Researchers at the University of Cantabria have participated in an international study on the electromagnetic behaviour of metals on a nano-scale, with the aim of identifying the most suitable materials for certain technological applications in biology, medicine, analysis of matter, and especially in those where miniaturization is important, such as in communications and the storage of information on an optical level.
The work is framed within the field of nanoplasmonics, a branch of Nanophotonics whose aim is to study the electromagnetic behaviour of metals at a nano level. On this scale, metal particles excited by electromagnetic radiation present interesting phenomena of great practical interest, such as the intensification of the electromagnetic field at nanometric distances from particles.
Gold, silver and copper have traditionally been used to form part of those plasmonic nanostructures because of their optimal response in certain lengths of visible wavelengths, but in the UV range its efficiency is very weak and provides a challenge in order to find alternative solutions. After three years of work, scientists have pointed to rhodium as a good candidate, as it allows plasmonics and photocatalysis to be combined.
The results of this study have been published under the title "Rhodium Nanoparticles for Ultraviolet Plasmonics", in the prestigious scientific journal Nano-Letters, of the American Chemical Society. Experts from the UC - Fernando Moreno, Francisco González, Juan M. Sanz and Rodrigo Alcaraz de la Osa-, as well as others from the University of Duke and the Army Research Laboratory, both in the United States, have taken part. The project is funded by the Ministry of Science and Innovation and USAITCA (United States International Technology Center-Atlantic).
Self-cleaning tissues
Today there is a great demand for the use of these technologies in more energetics areas of the spectrum, such as in the ultraviolet area, due to their importance in biological applications (biomolecules, as well as aromatic amino acids or DNA itself have a response in this range). There are also applications related to the analysis of the matter, based on the Raman effect, and in assistance to photochemical reactions (photocatalysis, photodissociation).

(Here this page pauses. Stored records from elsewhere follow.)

### src/hw/overlay_rewrite.sv
`include "mc_egress_consts.svh"
// Replaces the upper address bits of a packet with the overlay base
module overlay_rewrite (
  // Overlay configuration
  input  wire logic [31:0] overlay_low,
  input  wire logic [31:0] overlay_high,
  // Address in and out
  input  wire logic [63:0] addr_in,
  output logic [63:0]      addr_out,
  output logic             active
);

  logic [5:0]  log2_size;
  logic [63:0] base;
  logic [63:0] keep_mask;

  // Window size and base decode
  always_comb begin
    log2_size = overlay_low[`OVL_SIZE_MSB:0];
    base      = {overlay_high, overlay_low[31:`OVL_BASE_LSB], 6'h00};
    active    = (log2_size >= `OVL_MIN_LOG2);
    keep_mask = ~(64'hFFFF_FFFF_FFFF_FFFF << log2_size);
    if (active) begin
      addr_out = (addr_in & keep_mask) | (base & ~keep_mask);
    end else begin
      addr_out = addr_in;
    end
  end

endmodule // overlay_rewrite

### src/hw/multicast_egress_block_overlay.sv
`include "mc_egress_consts.svh"
module multicast_egress_block_overlay #(
  parameter int GROUPS = 64
) (
  // Clock and reset
  input  wire logic                   core_clk,
  input  wire logic                   resetn,
  // Register bus
  input  wire mc_egress_pkg::wb_req_t wb_req,
  output mc_egress_pkg::wb_rsp_t      wb_rsp,
  // Packet in
  input  wire logic                   in_valid,
  input  wire mc_egress_pkg::pkt_hdr_t in_hdr,
  output logic                        in_ready,
  // Packet out
  output logic                        out_valid,
  output mc_egress_pkg::pkt_hdr_t     out_hdr,
  input  wire logic                   out_ready,
  output logic                        out_dropped
);
  import mc_egress_pkg::*;

  logic        rst_sync1_reg;
  logic        rst_sync2_reg;
  logic        rst_n;
  logic [31:0] control_reg;
  logic [31:0] untrans_low_reg;
  logic [31:0] untrans_high_reg;
  logic [31:0] overlay_low_reg;
  logic [31:0] overlay_high_reg;
  logic [31:0] block_count_reg;
  bus_state_t  bus_state_reg;
  logic        wr_fire;
  logic        blocked;
  logic        ovl_active;
  logic [63:0] new_addr;
  logic [31:0] rd_next;
  logic        out_valid_reg;
  logic        dropped_reg;
  pkt_hdr_t    out_hdr_reg;

  // Merge a write with byte enables
  function automatic logic [31:0] merge(input logic [31:0] old, input logic [31:0] wd, input logic [3:0] sel);
    logic [31:0] r;
    r = old;
    for (int i = 0; i < 4; i++) begin
      if (sel[i]) begin
        r[i*8 +: 8] = wd[i*8 +: 8];
      end
    end
    return r;
  endfunction

  // Reset release through two flops
  always_ff @(posedge core_clk or negedge resetn) begin
    if (!resetn) begin
      rst_sync1_reg <= 1'b0;
      rst_sync2_reg <= 1'b0;
    end else begin
      rst_sync1_reg <= 1'b1;
      rst_sync2_reg <= rst_sync1_reg;
    end
  end
  assign rst_n = rst_sync2_reg;

  // Bus slave: ack one cycle after request, dropped next cycle
  always_ff @(posedge core_clk or negedge rst_n) begin
    if (!rst_n) begin
      bus_state_reg <= BUS_IDLE;
    end else begin
      unique case (bus_state_reg)
        BUS_IDLE: begin
          if (wb_req.cyc && wb_req.stb) begin
            bus_state_reg <= BUS_ACK;
          end
        end
        BUS_ACK: begin
          bus_state_reg <= BUS_IDLE;
        end
        default: begin
          bus_state_reg <= BUS_IDLE;
        end
      endcase
    end
  end
  assign wr_fire = (bus_state_reg == BUS_ACK) && wb_req.cyc && wb_req.stb && wb_req.we;

  // Register writes, taken at the acking edge
  always_ff @(posedge core_clk or negedge rst_n) begin
    if (!rst_n) begin
      control_reg      <= `RST_WORD;
      untrans_low_reg  <= `RST_WORD;
      untrans_high_reg <= `RST_WORD;
      overlay_low_reg  <= `RST_WORD;
      overlay_high_reg <= `RST_WORD;
    end else if (wr_fire) begin
      unique case (wb_req.adr)
        `OFS_CONTROL: begin
          control_reg <= merge(control_reg, wb_req.dat, wb_req.sel) & 32'h803F_0000;
        end
        `OFS_UNTRANS_LOW: begin
          untrans_low_reg <= merge(untrans_low_reg, wb_req.dat, wb_req.sel);
        end
        `OFS_UNTRANS_HIGH: begin
          untrans_high_reg <= merge(untrans_high_reg, wb_req.dat, wb_req.sel);
        end
        `OFS_OVERLAY_LOW: begin
          overlay_low_reg <= merge(overlay_low_reg, wb_req.dat, wb_req.sel);
        end
        `OFS_OVERLAY_HIGH: begin
          overlay_high_reg <= merge(overlay_high_reg, wb_req.dat, wb_req.sel);
        end
        default: begin
        end
      endcase
    end
  end

  // Read mux; unmapped offsets read zero
  always_comb begin
    unique case (wb_req.adr)
      `OFS_CONTROL:      rd_next = control_reg;
      `OFS_UNTRANS_LOW:  rd_next = untrans_low_reg;
      `OFS_UNTRANS_HIGH: rd_next = untrans_high_reg;
      `OFS_OVERLAY_LOW:  rd_next = overlay_low_reg;
      `OFS_OVERLAY_HIGH: rd_next = overlay_high_reg;
      `OFS_STATUS:       rd_next = {30'h0000_0000, ovl_active, out_valid_reg};
      `OFS_BLOCK_COUNT:  rd_next = block_count_reg;
      default:           rd_next = 32'h0000_0000;
    endcase
  end

  // Read data registered with the ack
  always_ff @(posedge core_clk or negedge rst_n) begin
    if (!rst_n) begin
      wb_rsp <= '0;
    end else begin
      wb_rsp.ack <= (bus_state_reg == BUS_IDLE) && wb_req.cyc && wb_req.stb;
      wb_rsp.dat <= rd_next;
    end
  end

  // Group filter
  group_block_filter #(
    .GROUPS(GROUPS)
  ) u_filter (
    .block_vector (GROUPS'({untrans_high_reg, untrans_low_reg})),
    .group_count  (control_reg[`CTRL_GROUP_MSB:`CTRL_GROUP_LSB]),
    .multicast_master_enable    (control_reg[`CTRL_ENABLE_BIT]),
    .untranslated (in_hdr.untranslated),
    .group        (in_hdr.group),
    .blocked      (blocked)
  );

  // Overlay address replacement
  overlay_rewrite u_overlay (
    .overlay_low  (overlay_low_reg),
    .overlay_high (overlay_high_reg),
    .addr_in      (in_hdr.addr),
    .addr_out     (new_addr),
    .active       (ovl_active)
  );

  // One-stage output register; stalls when downstream is not ready
  assign in_ready = !out_valid_reg || out_ready;

  always_ff @(posedge core_clk or negedge rst_n) begin
    if (!rst_n) begin
      out_valid_reg <= 1'b0;
      out_hdr_reg   <= '0;
      dropped_reg   <= 1'b0;
    end else begin
      dropped_reg <= 1'b0;
      if (in_ready) begin
        out_valid_reg <= in_valid && !blocked;
        dropped_reg   <= in_valid && blocked;
        if (in_valid && !blocked) begin
          out_hdr_reg.untranslated <= in_hdr.untranslated;
          out_hdr_reg.group        <= in_hdr.group;
          out_hdr_reg.addr         <= new_addr;
        end
      end
    end
  end

  // Count of blocked packets, saturating
  always_ff @(posedge core_clk or negedge rst_n) begin
    if (!rst_n) begin
      block_count_reg <= `RST_WORD;
    end else if (in_ready && in_valid && blocked && (block_count_reg != 32'hFFFF_FFFF)) begin
      block_count_reg <= block_count_reg + 32'h0000_0001;
    end
  end

  assign out_valid   = out_valid_reg;
  assign out_hdr     = out_hdr_reg;
  assign out_dropped = dropped_reg;

endmodule // multicast_egress_block_overlay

A direct application would be the generation of permanent biocides elements to use them in self-cleaning tissues. So far, silver nanoparticles have been used. Its ease of oxidation, as well as its low plasmonic efficiency in the ultraviolet area, rule it out for use in these frequencies. To develop structures in this range, it was necessary to find more suitable metals and scientists' work has focused more on this search. Rhodium proved to be an excellent candidate.

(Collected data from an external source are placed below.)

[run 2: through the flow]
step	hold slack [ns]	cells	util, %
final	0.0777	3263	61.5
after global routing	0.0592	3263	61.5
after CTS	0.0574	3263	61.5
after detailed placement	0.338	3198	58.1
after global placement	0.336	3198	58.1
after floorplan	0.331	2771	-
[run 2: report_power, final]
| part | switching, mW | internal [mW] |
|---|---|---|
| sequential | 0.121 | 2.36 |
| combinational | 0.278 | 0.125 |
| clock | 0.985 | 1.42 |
===== config.mk =====
export PLATFORM = sky130hd
export DESIGN_NAME = lrts_top
export DESIGN_NICKNAME = d
export VERILOG_FILES = /design/src/rtl/lrts_pkg.sv /design/src/rtl/lrts_channel.sv /design/src/rtl/lrts_top.sv
export VERILOG_INCLUDE_DIRS = /design/src /design/src/rtl
export SDC_FILE = /design/constraint.sdc
export NUM_CORES = 2
export LEC_CHECK = 0
export BUFFER_PORTS_ARGS = -buffer_cell sky130_fd_sc_hd__buf_2
export CORE_MARGIN = 8
export CORE_UTILIZATION = 35
export CTS_BUF_LIST = sky130_fd_sc_hd__clkbuf_8
export CTS_CLUSTER_SIZE = 25
export DETAILED_ROUTE_END_ITERATION = 10
export PLACE_DENSITY_LB_ADDON = 0.08
export SYNTH_ARGS = -nofsm -noshare
export SYNTH_HDL_FRONTEND = slang
export SYNTH_SLANG_ARGS = --single-unit

===== constraint.sdc =====
create_clock -name ref_clk -period 38.8 [get_ports ref_clk]
set_input_delay 1.94 -clock ref_clk [delete_from_list [all_inputs] [get_ports ref_clk]]
set_output_delay 1.94 -clock ref_clk [all_outputs]
set_load 0.02 [all_outputs]
[src/design/secl_loader.sv]
`timescale 1ns/1ps
module secl_loader
  import secl_pkg::*;
#(
  parameter int QTR = QTR_CYC
)(
  // clock and resets
  input wire logic ref_clk,
  input wire logic rst,
  input wire logic fund_reset_n,
  input wire logic global_reset_n,
  // configuration register port
  input wire logic cfgWrite,
  input wire logic cfgRead,
  input wire logic [7:0] cfgAddr,
  input wire logic [7:0] cfgWdata,
  output logic [7:0] cfgRdata,
  // software byte access
  input wire logic swStart,
  input wire logic swIsRead,
  input wire logic [7:0] swWordAddr,
  input wire logic [7:0] swData,
  output logic [7:0] swRdata,
  output logic swDone,
  // loaded value stream
  output logic loadValid,
  output logic [7:0] loadCfgAddr,
  output logic [7:0] loadData,
  // system management
  input wire logic [7:0] legacyEvents,
  input wire logic [7:0] legacyEnables,
  output logic sys_mgmt_irq,
  // two-wire pins
  input wire logic sclIn,
  output logic sclOut,
  output logic sclOe_n,
  input wire logic sdaIn,
  output logic sdaOut,
  output logic sdaOe_n
);
  initial
  begin
    if (QTR < 1)
      $error("QTR must be at least one cycle");
  end

  typedef enum {S_IDLE, S_START, S_BIT, S_ACK, S_RSTART, S_STOP} secl_state_e;
  secl_state_e state;

  logic [1:0] sclSync, sdaSync, fundSync, globSync;
  logic sclPin, sdaPin;
  assign sclPin = sclSync[1];
  assign sdaPin = sdaSync[1];
  logic bothUp, bothUpD;
  assign bothUp = fundSync[1] & globSync[1];

  logic busPresent, nackErr, dlErr, dlBusy, swBusy, noWaddr;
  logic [15:0] qcnt;
  logic [1:0] phase;
  logic tick;
  assign tick = (qcnt == 16'(QTR - 1));
  logic [7:0] shReg, wordPtr, rxByte;
  logic [3:0] bitCnt;
  logic [2:0] seg; // 0 addr-w, 1 word addr, 2 data-w, 3 addr-r, 4 data-r
  logic sclDrvLow, sdaDrvLow, opRead, isDl, nackSeen;

  // first stage feeds only the second
  always_ff @(posedge ref_clk or posedge rst)
  begin
    if (rst)
    begin
      sclSync <= 2'h0;
      sdaSync <= 2'h3;
      fundSync <= 2'h0;
      globSync <= 2'h0;
    end
    else
    begin
      sclSync <= {sclSync[0], sclIn};
      sdaSync <= {sdaSync[0], sdaIn};
      fundSync <= {fundSync[0], fund_reset_n};
      globSync <= {globSync[0], global_reset_n};
    end
  end

  always_ff @(posedge ref_clk or posedge rst)
  begin
    if (rst)
      bothUpD <= 1'b0;
    else
      bothUpD <= bothUp;
  end

  // open drain: drive low or release, never high
  assign sclOut = 1'b0;
  assign sdaOut = 1'b0;
  assign sclOe_n = ~sclDrvLow;
  assign sdaOe_n = ~sdaDrvLow;

  function automatic logic [7:0] cfg_target(input logic [7:0] w);
    logic [7:0] r;
    r = 8'h00;
    if (w <= 8'h07)
      r = 8'hD0 + (w - 8'h02);
    else if (w == 8'h08)
      r = 8'hD8;
    else if (w == 8'h09)
      r = 8'hDC;
    else if (w <= 8'h19)
      r = 8'hE0 + (w - 8'h0A);
    else
      r = 8'h61;
    return r;
  endfunction

  function automatic logic [7:0] seg_byte(input logic [2:0] s, input logic [7:0] wa,
                                          input logic [7:0] d);
    logic [7:0] b;
    b = 8'h00;
    case (s)
      3'h0: b = {SLAVE_ADDR, 1'b0};
      3'h1: b = wa;
      3'h2: b = d;
      3'h3: b = {SLAVE_ADDR, 1'b1};
      default: b = 8'hFF;
    endcase
    return b;
  endfunction

  // control/status bits; errors and present flag are sticky
  always_ff @(posedge ref_clk or posedge rst)
  begin
    if (rst)
    begin
      busPresent <= 1'b0;
      noWaddr <= 1'b0;
    end
    else if (!globSync[1])
    begin
      busPresent <= 1'b0;
      noWaddr <= 1'b0;
    end
    else if (bothUp && !bothUpD)
      busPresent <= sclPin;
    else if (cfgWrite && cfgAddr == CSR_OFFSET)
    begin
      if (!cfgWdata[BIT_PRESENT])
        busPresent <= 1'b0;
      noWaddr <= cfgWdata[BIT_NO_WADDR];
    end
  end

  // bus engine
  always_ff @(posedge ref_clk or posedge rst)
  begin
    if (rst)
    begin
      state <= S_IDLE;
      qcnt <= 16'h0;
      phase <= 2'h0;
      sclDrvLow <= 1'b0;
      sdaDrvLow <= 1'b0;
      shReg <= 8'h00;
      bitCnt <= 4'h0;
      seg <= 3'h0;
      opRead <= 1'b0;
      isDl <= 1'b0;
      dlBusy <= 1'b0;
      swBusy <= 1'b0;
      wordPtr <= 8'h00;
      rxByte <= 8'h00;
      nackSeen <= 1'b0;
      dlErr <= 1'b0;
      nackErr <= 1'b0;
      swRdata <= 8'h00;
      swDone <= 1'b0;
      loadValid <= 1'b0;
      loadCfgAddr <= 8'h00;
      loadData <= 8'h00;
    end
    else
    begin
      swDone <= 1'b0;
      loadValid <= 1'b0;
      if (!globSync[1])
      begin
        dlErr <= 1'b0;
        nackErr <= 1'b0;
      end
      else if (cfgWrite && cfgAddr == CSR_OFFSET)
      begin
        // write one clears errors
        if (cfgWdata[BIT_DL_ERR])
          dlErr <= 1'b0;
        if (cfgWdata[BIT_NACK_ERR])
          nackErr <= 1'b0;
      end
      qcnt <= tick ? 16'h0 : qcnt + 16'h1;
      if (!busPresent || !fundSync[1])
      begin
        // disable takes effect immediately and releases both lines
        state <= S_IDLE;
        sclDrvLow <= 1'b0;
        sdaDrvLow <= 1'b0;
        dlBusy <= 1'b0;
        swBusy <= 1'b0;
        isDl <= 1'b0;
        if (!fundSync[1])
        begin
          // a fundamental reset re-arms the one-shot download
          wordPtr <= 8'h00;
          nackSeen <= 1'b0;
        end
      end
      else if (state == S_IDLE)
      begin
        sclDrvLow <= 1'b0;
        sdaDrvLow <= 1'b0;
        if (bothUpD && !isDl && wordPtr == 8'h00 && !dlBusy && !dlErr && seg == 3'h0
            && !nackSeen)
        begin
          // one-shot download after reset
          isDl <= 1'b1;
          dlBusy <= 1'b1;
          opRead <= 1'b1;
          nackSeen <= 1'b1;
          state <= S_START;
          phase <= 2'h0;
          qcnt <= 16'h0;
        end
        else if (swStart && !dlBusy)
        begin
          swBusy <= 1'b1;
          opRead <= swIsRead;
          isDl <= 1'b0;
          wordPtr <= swWordAddr;
          state <= S_START;
          phase <= 2'h0;
          qcnt <= 16'h0;
        end
      end
      else if (tick)
      begin
        phase <= phase + 2'h1;
        case (state)
          S_START:
          begin
            // data falls while clock high, then clock low
            if (phase == 2'h1)
              sdaDrvLow <= 1'b1;
            if (phase == 2'h3)
            begin
              sclDrvLow <= 1'b1;
              seg <= 3'h0;
              shReg <= seg_byte(3'h0, wordPtr, swData);
              bitCnt <= 4'h0;
              state <= S_BIT;
            end
          end
          S_BIT:
          begin
            // phase 0 clock low: change data; 1-2 clock high; 3 fall
            if (phase == 2'h0)
              sdaDrvLow <= (seg == 3'h4) ? 1'b0 : ~shReg[7];
            if (phase == 2'h1)
              sclDrvLow <= 1'b0;
            if (phase == 2'h2)
              rxByte <= {rxByte[6:0], sdaPin};
            if (phase == 2'h3)
            begin
              sclDrvLow <= 1'b1;
              shReg <= {shReg[6:0], 1'b0};
              if (bitCnt == 4'h7)
                state <= S_ACK;
              bitCnt <= bitCnt + 4'h1;
            end
          end
          S_ACK:
          begin
            if (phase == 2'h0)
            begin
              if (seg == 3'h4)
                sdaDrvLow <= isDl && wordPtr != LAST_WORD;
              else
                sdaDrvLow <= 1'b0;
            end
            if (phase == 2'h1)
              sclDrvLow <= 1'b0;
            if (phase == 2'h2 && seg != 3'h4 && sdaPin)
            begin
              nackErr <= 1'b1;
              if (isDl)
                dlErr <= 1'b1;
            end
            if (phase == 2'h3)
            begin
              sclDrvLow <= 1'b1;
              bitCnt <= 4'h0;
              state <= S_BIT;
              if (seg == 3'h0)
                seg <= noWaddr ? (opRead ? 3'h3 : 3'h2) : 3'h1;
              else if (seg == 3'h1)
                seg <= opRead ? 3'h3 : 3'h2;
              else if (seg == 3'h3)
                seg <= 3'h4;
              if (seg == 3'h0 && noWaddr && opRead)
                state <= S_RSTART;
              else if (seg == 3'h1 && opRead)
                state <= S_RSTART;
              else if (seg == 3'h2)
                state <= S_STOP;
              shReg <= seg_byte((seg == 3'h0 && !noWaddr) ? 3'h1 : 3'h2,
                                wordPtr, swData);
              if (seg == 3'h4)
              begin
                if (!isDl)
                begin
                  swRdata <= rxByte;
                  state <= S_STOP;
                end
                else
                begin
                  if ((wordPtr == 8'h00 && rxByte != FUNC_IND) ||
                      (wordPtr == 8'h01 && rxByte != BYTE_COUNT) ||
                      (wordPtr == LAST_WORD && rxByte != END_MARK))
                    dlErr <= 1'b1;
                  if (wordPtr >= FIRST_CFG_WORD && wordPtr < LAST_WORD)
                  begin
                    loadValid <= 1'b1;
                    loadCfgAddr <= cfg_target(wordPtr);
                    loadData <= rxByte;
                  end
                  if (wordPtr == LAST_WORD)
                    state <= S_STOP;
                  wordPtr <= wordPtr + 8'h1;
                end
              end
              // refused byte: pull clock low first so a real stop follows
              if (seg != 3'h4 && sdaPin)
                state <= S_STOP;
            end
          end
          S_RSTART:
          begin
            // release data with clock low, raise clock, then start again
            if (phase == 2'h0)
              sdaDrvLow <= 1'b0;
            if (phase == 2'h1)
              sclDrvLow <= 1'b0;
            if (phase == 2'h2)
              sdaDrvLow <= 1'b1;
            if (phase == 2'h3)
            begin
              sclDrvLow <= 1'b1;
              seg <= 3'h3;
              shReg <= seg_byte(3'h3, wordPtr, swData);
              bitCnt <= 4'h0;
              state <= S_BIT;
            end
          end
          S_STOP:
          begin
            if (phase == 2'h0)
              sdaDrvLow <= 1'b1;
            if (phase == 2'h1)
              sclDrvLow <= 1'b0;
            if (phase == 2'h2)
              sdaDrvLow <= 1'b0;
            if (phase == 2'h3)
            begin
              state <= S_IDLE;
              seg <= 3'h0;
              if (swBusy)
                swDone <= 1'b1;
              swBusy <= 1'b0;
              dlBusy <= 1'b0;
              if (isDl)
                wordPtr <= 8'hFF; // blocks a second download
            end
          end
          default: state <= S_IDLE;
        endcase
      end
    end
  end

  always_comb
  begin
    cfgRdata = 8'h00;
    if (cfgRead && cfgAddr == CSR_OFFSET)
    begin
      cfgRdata[BIT_DL_ERR] = dlErr;
      cfgRdata[BIT_NACK_ERR] = nackErr;
      cfgRdata[BIT_PRESENT] = busPresent;
      cfgRdata[BIT_BUSY] = dlBusy;
      cfgRdata[BIT_SW_BUSY] = swBusy;
      cfgRdata[BIT_NO_WADDR] = noWaddr;
    end
  end

  always_ff @(posedge ref_clk or posedge rst)
  begin
    if (rst)
      sys_mgmt_irq <= 1'b0;
    else
      sys_mgmt_irq <= |(legacyEvents & legacyEnables);
  end
endmodule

This is commonly used in the industrial field as a catalyst for different types of chemical compounds and hydrocarbons, often mixed with Platinum and Palladium to increase their already high resistance to corrosion. Moreover, it is a tremendously promising metal to combine plasmonic and catalysis.
The study in which the UC participated has shown that this material has a strong response in the ultraviolet range and the American groups were able to manufacture, through chemical means, nanoparticles of rhodium in the shape of a three-pointed star, smaller than 10 nanometers.
With these particles, they managed the intensification of local electromagnetic fields as well as the effects of charge transfer and they analyzed the possibilities that exist to achieve assisted photocatalysis by plasmonicos effects.